Northwest Power Sees Flying Pigs

by Editors
Seattle Times, February 9, 2006

Welcome to the annual assault on the Northwest power benefit that is a fixture of Bush administration budgets.

Regardless of the form, the administration's annual schemes indicate an ideological opposition to the idea of cost-based public power, a concept that built much of the Northwest economy. The Bonneville Power Administration, which markets power mostly from 31 federal dams, provides about 40 percent of the power in Washington, Oregon, Idaho and Montana. The latest federal Office of Management and Budget proposes that Bonneville's surplus power sales revenues - typically occurring in good water years - should go to pay down the agency's debt to the U.S. Treasury.
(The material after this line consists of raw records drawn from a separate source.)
===== config.mk =====
export PLATFORM = sky130hd
export DESIGN_NAME = clk_div_monitor_flat
export DESIGN_NICKNAME = d
export VERILOG_FILES = /design/src/rtl/clk_div_monitor_if.sv /design/src/rtl/clk_div_monitor.sv /design/src/flat_wrapper.sv
export SDC_FILE = /design/constraint.sdc
export NUM_CORES = 1
export LEC_CHECK = 0
export CORE_MARGIN = 10
export CORE_UTILIZATION = 60
export CTS_BUF_LIST = sky130_fd_sc_hd__clkbuf_4 sky130_fd_sc_hd__clkbuf_8
export DETAILED_ROUTE_END_ITERATION = 16
export PLACE_DENSITY = 0.85
export SYNTH_ARGS = -nofsm -noshare
export SYNTH_HDL_FRONTEND = slang
export SYNTH_SLANG_ARGS = --single-unit

===== constraint.sdc =====
create_clock -name i_clk -period 6.51 [get_ports i_clk]
set_input_delay 1.302 -clock i_clk [delete_from_list [all_inputs] [get_ports i_clk]]
set_output_delay 1.302 -clock i_clk [all_outputs]
set_load 0.02 [all_outputs]

===== src/rtl/clk_div_monitor_if.sv =====
// Bus bundle between a divided-clock source/bench and clk_div_monitor.
// Pure wiring: no logic, no added latency.
// No flow control: the monitor observes the divided clock every cycle and never stalls.
interface clk_div_monitor_if #(
    parameter int WIDTH = 8
);
    logic             i_div_clk;
    logic [WIDTH-1:0] i_ratio;
    logic             i_clr_err;
    logic [WIDTH-1:0] o_high;
    logic [WIDTH-1:0] o_low;
    logic [WIDTH-1:0] o_period;
    logic             o_valid;
    logic             o_locked;
    logic             o_err;
    logic [7:0]       o_err_cnt;
    logic             o_cfg_err;

    // Driver side: supplies the clock under test and config, reads results
    modport master (
        output i_div_clk, i_ratio, i_clr_err,
        input  o_high, o_low, o_period, o_valid, o_locked, o_err, o_err_cnt, o_cfg_err
    );

    // Monitor side
    modport slave (
        input  i_div_clk, i_ratio, i_clr_err,
        output o_high, o_low, o_period, o_valid, o_locked, o_err, o_err_cnt, o_cfg_err
    );
endinterface


===== src/rtl/clk_div_monitor.sv =====
// Measures high/low/period of a divided clock synchronous to i_clk and checks it against i_ratio.
// Results appear one cycle after the rising sample that closes a period; all outputs registered.
// No backpressure: o_valid is a single-cycle pulse that the consumer must capture when it is seen.
module clk_div_monitor #(
    parameter int WIDTH    = 8,
    parameter int LOCK_CNT = 4
) (
    input  logic                 i_clk,
    input  logic                 i_rst,
    clk_div_monitor_if.slave     bus
);
    localparam int GW = $clog2(LOCK_CNT + 1);
    localparam logic [GW-1:0]    LOCK_V = GW'(LOCK_CNT);
    localparam logic [WIDTH-1:0] MAXM1  = {{(WIDTH-1){1'b1}}, 1'b0};
    localparam logic [WIDTH-1:0] ONE    = WIDTH'(1);
    localparam logic [WIDTH-1:0] TWO    = WIDTH'(2);

    typedef enum logic [1:0] {
        IDLE = 2'd0,
        HIGH = 2'd1,
        LOW  = 2'd2
    } state_t;

    state_t           state_q;
    logic             div_q;
    logic [WIDTH-1:0] hcnt_q;
    logic [WIDTH-1:0] lcnt_q;
    logic [WIDTH-1:0] ratio_q;
    logic [WIDTH-1:0] high_q;
    logic [WIDTH-1:0] low_q;
    logic [WIDTH-1:0] period_q;
    logic             valid_q;
    logic             locked_q;
    logic             err_q;
    logic             cfg_q;
    logic [7:0]       err_cnt_q;
    logic [GW-1:0]    good_q;

    logic             rise_d;
    logic             fall_d;
    logic             cfg_bad_d;
    logic             cfg_entry_d;
    logic             ratio_chg_d;
    logic             active_d;
    logic [WIDTH:0]   sum_d;
    logic [WIDTH-1:0] diff_d;
    logic             bal_ok_d;
    logic             good_d;
    logic             close_d;
    logic             timeout_d;
    logic             bad_d;
    logic             err_evt_d;
    logic [GW-1:0]    good_next_d;

    // Edge detection, period evaluation and error-event qualification
    always_comb begin
        rise_d      = bus.i_div_clk & ~div_q;
        fall_d      = ~bus.i_div_clk & div_q;
        cfg_bad_d   = (bus.i_ratio < TWO);
        cfg_entry_d = cfg_bad_d & ~cfg_q;
        ratio_chg_d = (bus.i_ratio != ratio_q);
        // Bad config or a ratio change pre-empts all measurement this cycle
        active_d    = ~cfg_bad_d & ~ratio_chg_d;
        // One extra bit so a wrapping sum never masquerades as a match
        sum_d       = {1'b0, hcnt_q} + {1'b0, lcnt_q};
        diff_d      = (hcnt_q >= lcnt_q) ? (hcnt_q - lcnt_q) : (lcnt_q - hcnt_q);
        bal_ok_d    = bus.i_ratio[0] ? (diff_d <= ONE) : (diff_d == '0);
        good_d      = (sum_d == {1'b0, bus.i_ratio}) && bal_ok_d;
        close_d     = active_d && (state_q == LOW) && rise_d;
        // Abort when the running count would reach the all-ones value
        timeout_d   = active_d &&
                      (((state_q == HIGH) && !fall_d && (hcnt_q == MAXM1)) ||
                       ((state_q == LOW)  && !rise_d && (lcnt_q == MAXM1)));
        bad_d       = close_d && !good_d;
        err_evt_d   = bad_d || timeout_d || cfg_entry_d;
        good_next_d = (good_q < LOCK_V) ? (good_q + 1'b1) : good_q;
    end

    // Measurement FSM plus all registered status; reset and error take priority over clears
    always_ff @(posedge i_clk) begin
        if (i_rst) begin
            state_q   <= IDLE;
            div_q     <= 1'b0;
            hcnt_q    <= '0;
            lcnt_q    <= '0;
            ratio_q   <= '0;
            high_q    <= '0;
            low_q     <= '0;
            period_q  <= '0;
            valid_q   <= 1'b0;
            locked_q  <= 1'b0;
            err_q     <= 1'b0;
            cfg_q     <= 1'b0;
            err_cnt_q <= '0;
            good_q    <= '0;
        end else begin
            div_q   <= bus.i_div_clk;
            ratio_q <= bus.i_ratio;
            cfg_q   <= cfg_bad_d;
            valid_q <= close_d;

            if (close_d) begin
                high_q   <= hcnt_q;
                low_q    <= lcnt_q;
                period_q <= hcnt_q + lcnt_q;
            end

            // A new error in the same cycle as a clear restarts the count at one
            if (err_evt_d) begin
                err_q     <= 1'b1;
                err_cnt_q <= bus.i_clr_err ? 8'd1 :
                             ((err_cnt_q != 8'hFF) ? (err_cnt_q + 8'd1) : err_cnt_q);
            end else if (bus.i_clr_err) begin
                err_q     <= 1'b0;
                err_cnt_q <= '0;
            end

            if (cfg_bad_d || ratio_chg_d || timeout_d || bad_d) begin
                good_q   <= '0;
                locked_q <= 1'b0;
            end else if (close_d) begin
                good_q <= good_next_d;
                if (good_next_d == LOCK_V) begin
                    locked_q <= 1'b1;
                end
            end

            if (!active_d) begin
                state_q <= IDLE;
            end else begin
                case (state_q)
                    IDLE: begin
                        // First rise after IDLE only starts a period
                        if (rise_d) begin
                            state_q <= HIGH;
                            hcnt_q  <= ONE;
                        end
                    end
                    HIGH: begin
                        if (fall_d) begin
                            state_q <= LOW;
                            lcnt_q  <= ONE;
                        end else if (timeout_d) begin
                            state_q <= IDLE;
                        end else begin
                            hcnt_q <= hcnt_q + 1'b1;
                        end
                    end
                    LOW: begin
                        if (rise_d) begin
                            state_q <= HIGH;
                            hcnt_q  <= ONE;
                        end else if (timeout_d) begin
                            state_q <= IDLE;
                        end else begin
                            lcnt_q <= lcnt_q + 1'b1;
                        end
                    end
                    default: state_q <= IDLE;
                endcase
            end
        end
    end

    assign bus.o_high    = high_q;
    assign bus.o_low     = low_q;
    assign bus.o_period  = period_q;
    assign bus.o_valid   = valid_q;
    assign bus.o_locked  = locked_q;
    assign bus.o_err     = err_q;
    assign bus.o_err_cnt = err_cnt_q;
    assign bus.o_cfg_err = cfg_q;
endmodule


===== src/flat_wrapper.sv =====
// flat-port wrapper written by rule: the top's interface ports become plain ports
module clk_div_monitor_flat 
#(
    parameter int WIDTH    = 8,
    parameter int LOCK_CNT = 4
)
  (i_clk, i_rst, bus_i_div_clk, bus_i_ratio, bus_i_clr_err, bus_o_high, bus_o_low, bus_o_period, bus_o_valid, bus_o_locked, bus_o_err, bus_o_err_cnt, bus_o_cfg_err);
  clk_div_monitor_if #(.WIDTH(WIDTH)) bus_i ();
  input  logic i_clk;
  input  logic i_rst;
  input wire logic [$bits(bus_i.i_div_clk)-1:0] bus_i_div_clk;
  input wire logic [$bits(bus_i.i_ratio)-1:0] bus_i_ratio;
  input wire logic [$bits(bus_i.i_clr_err)-1:0] bus_i_clr_err;
  output wire logic [$bits(bus_i.o_high)-1:0] bus_o_high;
  output wire logic [$bits(bus_i.o_low)-1:0] bus_o_low;
  output wire logic [$bits(bus_i.o_period)-1:0] bus_o_period;
  output wire logic [$bits(bus_i.o_valid)-1:0] bus_o_valid;
  output wire logic [$bits(bus_i.o_locked)-1:0] bus_o_locked;
  output wire logic [$bits(bus_i.o_err)-1:0] bus_o_err;
  output wire logic [$bits(bus_i.o_err_cnt)-1:0] bus_o_err_cnt;
  output wire logic [$bits(bus_i.o_cfg_err)-1:0] bus_o_cfg_err;
  assign bus_i.i_div_clk = bus_i_div_clk;
  assign bus_i.i_ratio = bus_i_ratio;
  assign bus_i.i_clr_err = bus_i_clr_err;
  assign bus_o_high = bus_i.o_high;
  assign bus_o_low = bus_i.o_low;
  assign bus_o_period = bus_i.o_period;
  assign bus_o_valid = bus_i.o_valid;
  assign bus_o_locked = bus_i.o_locked;
  assign bus_o_err = bus_i.o_err;
  assign bus_o_err_cnt = bus_i.o_err_cnt;
  assign bus_o_cfg_err = bus_i.o_cfg_err;
  clk_div_monitor #(.WIDTH(WIDTH), .LOCK_CNT(LOCK_CNT)) u_core (.i_clk(i_clk), .i_rst(i_rst), .bus(bus_i));
endmodule

==> flow_summary.json, run 1 <==
{
  "overflow": 0,
  "synth_xor_area_share_pct": 7.68,
  "rows": 30,
  "period_needed_ns": 4.15,
  "wl_met1_mm": 4.42,
  "clk_latency_ns": 0.35,
  "max_slew.worst_pin.slew_ns": 0.854,
  "ys_types": 58,
  "n_antenna_cell": 0,
  "ctsResizeCount": 0,
  "root_buffer": "clkbuf_8",
  "timing.final.crit_share_pct": 63.8,
  "peakVddDrop_mv": 0.121,
  "dr.pass1.iters": 5,
  "fmax_mhz": 241,
  "synth_edf_count": 0,
  "post_drt_wl_per_cell_um": 16.7,
  "hold_viol": 0,
  "wl_mm": 10.6,
  "final_cell_mix": "dfxtp_1 (66), nand2_1 (62), nor2_1 (48)",
  "ys_async_sr_fraction_pct": 0,
  "path_class": "in -> reg",
  "post-route-util_pct": 71.4,
  "final_common_cell": "dfxtp_1",
  "grt_util_all_layers_pct": 20.1,
  "wl_met2_mm": 5.19,
  "rsz0062_at_grt": "no",
  "cts_tree": "yes",
  "drive_above_1_share_pct": 6.12,
  "synth_fa_ha_area_share_pct": 10.3,
  "nets": 595,
  "io_buffers": 47,
  "netlist_instances": 512,
  "status": "finished, final reports clean",
  "cp-end-kind": "flop",
  "synth_compound_area_share_pct": 17.8,
  "relSlewSlack_pct": 43.0,
  "clk_pin_slew_ns": 0.08,
  "drc": 0,
  "grt_pass1_vias": 3581,
  "slew_viol_final": 0,
  "drt_iter0_drc": 221,
  "hold_path_class": "reg -> reg",
  "seq_area_frac_synth_pct": 32.2,
  "coreArea_um2": 6720,
  "antenna_found_initial": 0,
  "grt_pass1_wl_mm": 17.0,
  "cap_violations": 0,
  "cp.arrival_ns": 4.42,
  "synth_nets": 556,
  "die_area_um2": 10600,
  "yosys_warnings": 0,
  "crit_fanout": 23,
  "yosys_most_used_dff": "dfxtp_1",
  "start_util_pct": 61.1,
  "routed.top_layer": "met4",
  "p_leak_nw": 1.76,
  "via_per_inst": 6.00,
  "synth_top_family_by_area": "simple AND/OR/NAND/NOR gates",
  "multi_input_area_um2": 2580,
  "gp_congestion": 0.929,
  "synthMuxAreaShare_pct": 0.731,
  "skew_ns": 0.0101,
  "area_growth_pct": 16.8,
  "avgSynthCellArea_um2": 8.02,
  "ys_ff_latch": 66,
  "seqCellArea_um2": 1320,
  "fin_setup_tns_ns": 0,
  "clock_sinks": 66,
  "p_per_area_nw_per_um2": 165,
  "post_cts_buffers": 0,
  "syn_area_um2": 4110,
  "hpwl_mm": 7.72,
  "ant_nets": 0,
  "fillCellCount": 529,
  "h-tree-depth": 3,
  "io_pins": 48,
  "cts_made_buffers": 9,
  "cp-start-kind": "input pin",
  "dieWidth_um": 103,
  "met3_length_um": 698,
  "cts.path.max_buffers": 2,
  "postCtsHoldBufs": 0,
  "power_w": 0.000790,
  "vias": 3818,
  "chipHeight_um": 103,
  "synthSimpleGateAreaFrac_pct": 26.1,
  "setup_violations": 0,
  "worstPathRequired_ns": 6.78,
  "grt_max_degree": 46
}
## metal layers
| metal | vias to the layer above | track usage (%) |
|---|---|---|
| met5 | - | 0 |
| met4 | 0 | 8.77 |
| met3 | 27 | 4.42 |
| met2 | 125 | 34.1 |
| met1 | 1814 | 23.7 |
| li1 | 1852 | - |
## final cells by class
cell class	instances	area share, %
repair buffers	49	10.1
well taps	80	2.09
flip-flops and latches	66	27.6
clock buffers	9	2.58
multi-input cells	395	53.7
clock inverters	7	1.59
inverters	30	2.35
## path summary, 6_finish.rpt
kind / slack (ns) / end / startpoint / cells past startpoint
worst max-delay path: 2.36 / u_core.bus.o_err_cnt[1]$_SDFFE_PP0P_ / bus_i_ratio[7] / 8
worst min-delay path: 0.46 / u_core.bus.o_high[0]$_SDFFE_PP0P_ / u_core.bus.o_high[0]$_SDFFE_PP0P_ / 2
worst max register to register: 2.84 / u_core.good_q[1]$_SDFFE_PP0P_ / u_core.lcnt_q[5]$_SDFFE_PP0P_ / 10
worst min register to register: 0.46 / u_core.bus.o_high[0]$_SDFFE_PP0P_ / u_core.bus.o_high[0]$_SDFFE_PP0P_ / 2
## kinds of logic after synthesis
family,count (synthesis)
and+or+nand+nor,216
AOI/OAI and AO/OA,108
DFF,66
buffers and inverters,51
xor gates and xnor gates,36
adders and majority gates,32
muxes,3
## Yosys cell counts (2+ instances only)
master / instances / area, µm²
a211oi_1: 10 / 75.1
nand2_1: 62 / 233
a211o_1: 3 / 26.3
or2_2: 5 / 31.3
a2111oi_0: 2 / 17.5
o21ai_1: 2 / 10.0
nor4b_1: 2 / 17.5
o31ai_1: 2 / 15.0
a21oi_1: 47 / 235
and3_1: 9 / 56.3
and2_1: 3 / 18.8
o2111ai_1: 2 / 17.5
o21ai_0: 8 / 40.0
o311ai_0: 3 / 26.3
a31o_2: 2 / 17.5
o2111a_1: 2 / 22.5
a21o_1: 4 / 30.0
nor2b_1: 17 / 106
or3_1: 7 / 43.8
nand4_1: 16 / 100
nor3_1: 15 / 75.1
mux2i_1: 3 / 30.0
o21a_1: 3 / 22.5
dfxtp_1: 66 / 1320
buf_2: 6 / 30.0
nand3_1: 9 / 45.0
nor2_1: 48 / 180
o21bai_1: 2 / 15.0
ha_1: 29 / 363
a31o_1: 2 / 17.5
xnor2_1: 23 / 201
nand2b_1: 8 / 50.1
inv_1: 29 / 109
buf_4: 2 / 15.0
fa_1: 3 / 60.1
o211ai_1: 5 / 37.5
nor4_1: 4 / 25.0
nand3b_1: 4 / 30.0
clkbuf_1: 12 / 45.0
xor2_1: 13 / 114
## report_power, final
group | switching (W) | internal [W] | total (W)
sequential | 0.00000160 | 0.000406 | 0.000408
clock | 0.000170 | 0.000179 | 0.000350
combinational | 0.0000179 | 0.0000142 | 0.0000321
total | 0.000190 | 0.000600 | 0.000790
## state kept, by name (all words and copies together), names as in the netlist
name and count:
u_core.bus.o_err_cnt 8, u_core.bus.o_high 8, u_core.bus.o_low 8, u_core.bus.o_period 8
u_core.hcnt_q 8, u_core.lcnt_q 8, u_core.ratio_q 8, u_core.good_q 3
u_core.state_q 2, u_core.bus.o_cfg_err 1, u_core.bus.o_err 1, u_core.bus.o_locked 1
u_core.bus.o_valid 1, u_core.div_q 1
## critical path, cell delays in order
cell and delay (ns):
clkdlybuf4s50_1 0.48, xor2_1 0.19, nor4_1 0.28, nand3_1 0.26, or3_1 0.80, o21ai_2 0.58
and2_1 0.28, mux2i_1 0.24
## metrics by stage
stage / setup slack [ns] / cells / hold WS [ns] / area [µm²]
floorplan: 3.33 / 512 / 0.466 / 4110
global placement: 2.19 / 620 / 0.445 / 4600
detailed placement: 2.04 / 620 / 0.447 / 4600
CTS: 2.31 / 636 / 0.459 / 4800
global route: 2.15 / 636 / 0.472 / 4800
finish: 2.36 / 636 / 0.457 / 4800
Power figures use the tool's default switching activity.
==> run 2, diff against run 1 <==
Settings changed: CORE_UTILIZATION 60 to 53, PLACE_DENSITY 0.85 to 0.79.
Clock period 6.51 ns to 3.5 ns, I/O delays scaled along.
==> run 2 against run 1 <==
Final cell count up 6.9%. Critical path type is now reg -> reg. Sequential cell count unchanged. Via count up 0.84%. Worst hold slack better by 0.0017 ns. Clock skew down 0.0021 ns. Core utilization down 5.6 points. Non-clock buffer count up 22. Cell area up 4.9%.
==> flow_summary.json, run 2 (synthesized netlist as in run 1, its figures left out) <==
{
  "slew_viol_final": 0,
  "cp-start-kind": "flop",
  "cp_slowest_cell": "a2111oi_4",
  "wl_mm": 10.8,
  "dieWidth_um": 108,
  "nets": 617,
  "p_leak_nw": 1.89,
  "area_growth_pct": 22.5,
  "hpwl_mm": 8.25,
  "cap_violations": 0,
  "final_cell_mix": "dfxtp_1 (65), nand2_1 (62), nor2_1 (48)",
  "hold_path_class": "reg -> reg",
  "hold_viol": 0,
  "cp-endpoint": "u_core.bus.o_err_cnt[0]$_SDFFE_PP0P_",
  "postCtsHoldBufs": 0,
  "drc": 0,
  "worstReg2RegEnd": "u_core.bus.o_err_cnt[0]$_SDFFE_PP0P_",
  "r2r_start": "u_core.lcnt_q[1]$_SDFFE_PP0P_",
  "chipHeight_um": 108,
  "cts_tree": "yes",
  "grt_max_degree": 45,
  "fin_ws_ns": 0.159,
  "cts.path.max_buffers": 2,
  "timing.final.crit_share_pct": 95.5,
  "h-tree-depth": 3,
  "root_buffer": "clkbuf_8",
  "post_drt_wl_per_cell_um": 15.9,
  "p_per_area_nw_per_um2": 297,
  "ant_nets": 0,
  "drive_above_1_share_pct": 10.7,
  "rsz0062_at_grt": "no",
  "io_pins": 48,
  "cts_made_buffers": 9,
  "period_needed_ns": 3.34,
  "path_class": "reg -> reg",
  "fmax_mhz": 299,
  "drt_iter0_drc": 146,
  "io_buffers": 47,
  "skew_ns": 0.00797,
  "dp_slack_ns": -0.00753,
  "grt_pass1_wl_mm": 17.5,
  "status": "finished, final reports clean",
  "critPathTopFamily": "compound AO/OA/AOI/OAI gates",
  "hp-start": "u_core.bus.o_low[5]$_SDFFE_PP0P_",
  "clk_pin_slew_ns": 0.08,
  "via_per_inst": 5.66,
  "reg2reg_depth": 11,
  "fin_cells": 680,
  "max_slew.worst_pin.slew_ns": 0.461,
  "vias": 3850,
  "clock_sinks": 66,
  "placed_cells": 664,
  "r2r_setup_slack_ns": 0.16,
  "cp.arrival_ns": 3.61,
  "clk_latency_ns": 0.35,
  "relSlewSlack_pct": 69.0,
  "cp-startpoint": "u_core.lcnt_q[1]$_SDFFE_PP0P_",
  "start_util_pct": 53.7,
  "final_common_cell": "dfxtp_1",
  "slowest_delay_ns": 0.50,
  "overflow": 0,
  "path_cells": "inv_1, ha_1, nand2b_1, a21oi_1, o2111a_1, or3_1, a211o_1, a2111oi_4, o21ai_4, and2_1, o41ai_2",
  "cp-end-kind": "flop",
  "dr.pass1.iters": 5,
  "worstPathRequired_ns": 3.77,
  "n_antenna_cell": 0,
  "peakVddDrop_mv": 0.311,
  "crit_fanout": 13,
  "cp_num_cells": 11,
  "grt_util_all_layers_pct": 18.3,
  "rows": 32,
  "gp_congestion": 0.949,
  "coreArea_um2": 7650,
  "grt_pass1_vias": 3658,
  "antenna_found_initial": 0,
  "die_area_um2": 11700,
  "setup_violations": 0,
  "critPathBufInv": 1
}
-- run 2: changes by cell type in the layout (fill, tap and decap cells not counted), sizes merged --
cell / change
buf: +22
inv: -2
clkbuf: +3
clkinv: -1
-- run 2: worst min-delay path by stage --
stage	end	depth (start not counted)
6_report	u_core.bus.o_low[5]$_SDFFE_PP0P_	2
5_1_grt	u_core.bus.o_high[3]$_SDFFE_PP0P_	2
4_1_cts	u_core.bus.o_high[4]$_SDFFE_PP0P_	2
3_5_place_dp	u_core.bus.o_high[4]$_SDFFE_PP0P_	2
3_3_place_gp	u_core.bus.o_high[0]$_SDFFE_PP0P_	2
2_1_floorplan	u_core.bus.o_low[4]$_SDFFE_PP0P_	2
-- run 2: tightest hold or removal path, delay by kind of cell (launching register included) --
family	cells	cell delay, ns
AO/OA/AOI/OAI	1	0.05
flip-flops	1	0.31
AND/OR/NAND/NOR	1	0.05
-- run 2: layout make-up --
class	instances	area (µm²)
Timing Repair Buffer	71	651
Multi-Input combinational cell	395	2610
Fill cell	648	2620
Clock inverter	4	50.0
Tap cell	102	128
Inverter	30	113
Sequential cell	66	1320
Clock buffer	12	159
-- run 2: repair_timing --
item                                    4_1_cts  5_1_grt
cloned                                        0        0
buffers inserted                              0        0
resized for setup                             1        7
endpoints found under the setup margin        4       12
-- run 2: per-layer routing --
metal | GRT usage (%) | vias up | part of all wire [%]
li1 | - | 1906 | -
met1 | 22.1 | 1816 | 43
met2 | 30.0 | 104 | 48
met3 | 5.00 | 24 | 6.6
met4 | 7.06 | 0 | 2.5
met5 | 0 | - | 0
-- run 2: stage by stage --
step / TNS, ns / util (%) / cell area, µm² / total power [W] / hold WS [ns]
after floorplan: 0 / - / 4110 / 0.000810 / 0.466
after global placement: 0 / 62.6 / 4790 / 0.000835 / 0.446
after detailed placement: -0.00753 / 62.6 / 4790 / 0.000836 / 0.448
after CTS: 0 / 65.4 / 5000 / 0.00150 / 0.462
after global routing: 0 / 65.8 / 5030 / 0.00154 / 0.476
final: 0 / 65.8 / 5030 / 0.00149 / 0.458
-- run 2: power breakdown --
part / internal [W] / switching, W
combinational: 0.0000274 / 0.0000337
clock: 0.000375 / 0.000300
sequential: 0.000756 / 0.00000259
total: 0.00116 / 0.000336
An estimated $924 million over the next decade would free greater debt capacity for infrastructure improvements.

But here's the rub: There is no guarantee the surplus will be used to pay down the debt and not to pay for other things - say, tax cuts or the war in Iraq.

Further, BPA would lose the ability to adjust quickly the myriad dials and pulleys of dozens of factors that affect Northwest rates and the flexibility to manage power across good water years and bad.

Last year's volley had the administration suggesting the BPA charge higher, market rates to its many Northwest customers, which would have traumatized an economy built on cost-based rates.

This year's version is especially precious because of its "for-your-own-good" overlay of debt reduction. But many in the Northwest congressional delegation - Democrats and Republicans - and the power community aren't buying it. Same pig, different lipstick, said one. A "skim" scam, said another.

The federal budgeteers' rationale is usually some variant of this: Northwest power ratepayers are living large off the subsidy that built the federal hydropower system.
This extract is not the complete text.